Canada’s Socialized Medicine Involves Waiting…and Waiting

Mark Degasperis was furious his mother spent five days on a stretcher at Toronto Western Hospital waiting for a room with 25 patients ahead of her — until the Toronto Sun made a call and she was suddenly moved to a room yesterday.

“They were giving us the same old song and dance why she was in the emergency department with only a sheet draped around her. I couldn’t even call her because she didn’t have a phone,” Degasperis of Georgetown said.

Heather Degasperis, 60, has a dangerous bacterial condition and was sent by her doctor to Toronto Western because it has the experts for her condition.

“She is not well and wasn’t able to sleep and she wasn’t getting any better. She needed peace and quiet to sleep.

“This is a terrible environment. I suggested taking her to another hospital, but we were told there are long waits across the region and the doctors we need are here. So there was nothing we could do,” Degasperis said yesterday.
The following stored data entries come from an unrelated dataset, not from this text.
File: src/cnn_pkg.sv
package cnn_pkg;

    // ============================================================
    // data widths
    // ============================================================

    // input pixel, unsigned
    localparam int I_F_BW = 8;

    // weight and bias, both signed
    localparam int W_BW = 8;
    localparam int B_BW = 8;

    // kernel sum, room for a 5x5 window of products
    localparam int KACC_BW = 21;

    // cross-channel sum, room for up to four input channels
    localparam int CIACC_BW = 23;

    // output after relu, unsigned
    localparam int OF_BW = 22;

    // ============================================================
    // scalar types
    // ============================================================

    typedef logic        [I_F_BW-1:0]   pixel_t;
    typedef logic signed [W_BW-1:0]     weight_t;
    typedef logic signed [B_BW-1:0]     bias_t;
    typedef logic signed [KACC_BW-1:0]  kacc_t;
    typedef logic signed [CIACC_BW-1:0] ciacc_t;
    typedef logic        [OF_BW-1:0]    ofmap_t;

    // line buffer state
    // fill: window not complete yet in this frame
    // stream: windows valid wherever the column allows
    typedef enum logic {
        LB_FILL   = 1'b0,
        LB_STREAM = 1'b1
    } lb_state_e;

    // kernel output toward the channel accumulator
    typedef struct packed {
        logic  valid;
        kacc_t sum;
    } kernel_result_t;

endpackage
“I’m angry we pay such high taxes and the more money we throw at the health care system the worse it gets. People shouldn’t be lined up on stretchers in the emergency department. If you are sick you should get a room.”

……Dr. Bob Bell, president and CEO of the University Health Network, which includes Toronto Western, said the problem of overcrowding has nothing to do with the emergency department.
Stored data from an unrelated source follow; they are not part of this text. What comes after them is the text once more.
[src/aes_pkg.sv]
/*
 * shared constants and helper functions for the AES-128 encryption core
 * byte order follows FIPS-197 so block byte 0 sits in bits 127:120
 * register offsets are 12-bit byte addresses on a word-aligned APB map
 * only the forward S-box is provided since the core never decrypts
 */
package aes_pkg;

    localparam int block_w    = 128; // block and key width
    localparam int num_rounds = 10;  // AES-128 round count
    localparam int round_w    = 4;   // wide enough to count to num_rounds

    // register map, each block register spans four consecutive words
    localparam logic [11:0] reg_ctrl   = 12'h000;
    localparam logic [11:0] reg_status = 12'h004;
    localparam logic [11:0] reg_key0   = 12'h010;
    localparam logic [11:0] reg_din0   = 12'h020;
    localparam logic [11:0] reg_dout0  = 12'h030;

    // forward S-box with entry 0 in the top byte so the index reads naturally
    localparam logic [0:255][7:0] sbox_tbl = {
        128'h637c777bf26b6fc53001672bfed7ab76,
        128'hca82c97dfa5947f0add4a2af9ca472c0,
        128'hb7fd9326363ff7cc34a5e5f171d83115,
        128'h04c723c31896059a071280e2eb27b275,
        128'h09832c1a1b6e5aa0523bd6b329e32f84,
        128'h53d100ed20fcb15b6acbbe394a4c58cf,
        128'hd0efaafb434d338545f9027f503c9fa8,
        128'h51a3408f929d38f5bcb6da2110fff3d2,
        128'hcd0c13ec5f974417c4a77e3d645d1973,
        128'h60814fdc222a908846eeb814de5e0bdb,
        128'he0323a0a4906245cc2d3ac629195e479,
        128'he7c8376d8dd54ea96c56f4ea657aae08,
        128'hba78252e1ca6b4c6e8dd741f4bbd8b8a,
        128'h703eb5664803f60e613557b986c11d9e,
        128'he1f8981169d98e949b1e87e9ce5528df,
        128'h8ca1890dbfe6426841992d0fb054bb16
    };

    // plain table lookup so synthesis builds a 256 x 8 ROM per use
    function automatic logic [7:0] sbox(input logic [7:0] b);
        return sbox_tbl[b];
    endfunction

    // multiply by x in GF(2^8) modulo the AES polynomial 0x11b
    function automatic logic [7:0] xtime(input logic [7:0] b);
        return {b[6:0], 1'b0} ^ (b[7] ? 8'h1b : 8'h00);
    endfunction

    // round constant for the key schedule, rounds outside 1 to 10 give zero
    function automatic logic [7:0] rcon(input logic [round_w-1:0] r);
        logic [7:0] c;
        case (r)
            4'd1:    c = 8'h01;
            4'd2:    c = 8'h02;
            4'd3:    c = 8'h04;
            4'd4:    c = 8'h08;
            4'd5:    c = 8'h10;
            4'd6:    c = 8'h20;
            4'd7:    c = 8'h40;
            4'd8:    c = 8'h80;
            4'd9:    c = 8'h1b; // reduction kicks in after 0x80
            4'd10:   c = 8'h36;
            default: c = 8'h00;
        endcase
        return c;
    endfunction

endpackage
“The problem is the flow of patients in the hospital. What we need is an alternative level of care for folks who are not ready to go home but don’t need acute care,” Bell said.

“We are trying desperately to improve the experience folks have, but we need more capacity in the community.”

Link: http://www.torontosun.com/News/TorontoAndGTA/2008/05/23/5646336-sun.html

Uh no, Doctor. The problem is Canada’s socialized medicine. It’s not working real well in Cuba, either.

The problem with the universal ‘free’ health care, is that it isn’t ‘free’. Someone always foots the bill, and that someone is the overburdened taxpayer.

More insight on socialized medicine:

One basic problem with nationalized health care is that it makes medical services seem free. That pushes demand beyond supply. Governments deal with that by limiting what’s available.

That’s why the British National Health Service recently made the pathetic promise to reduce wait times for hospital care to four months.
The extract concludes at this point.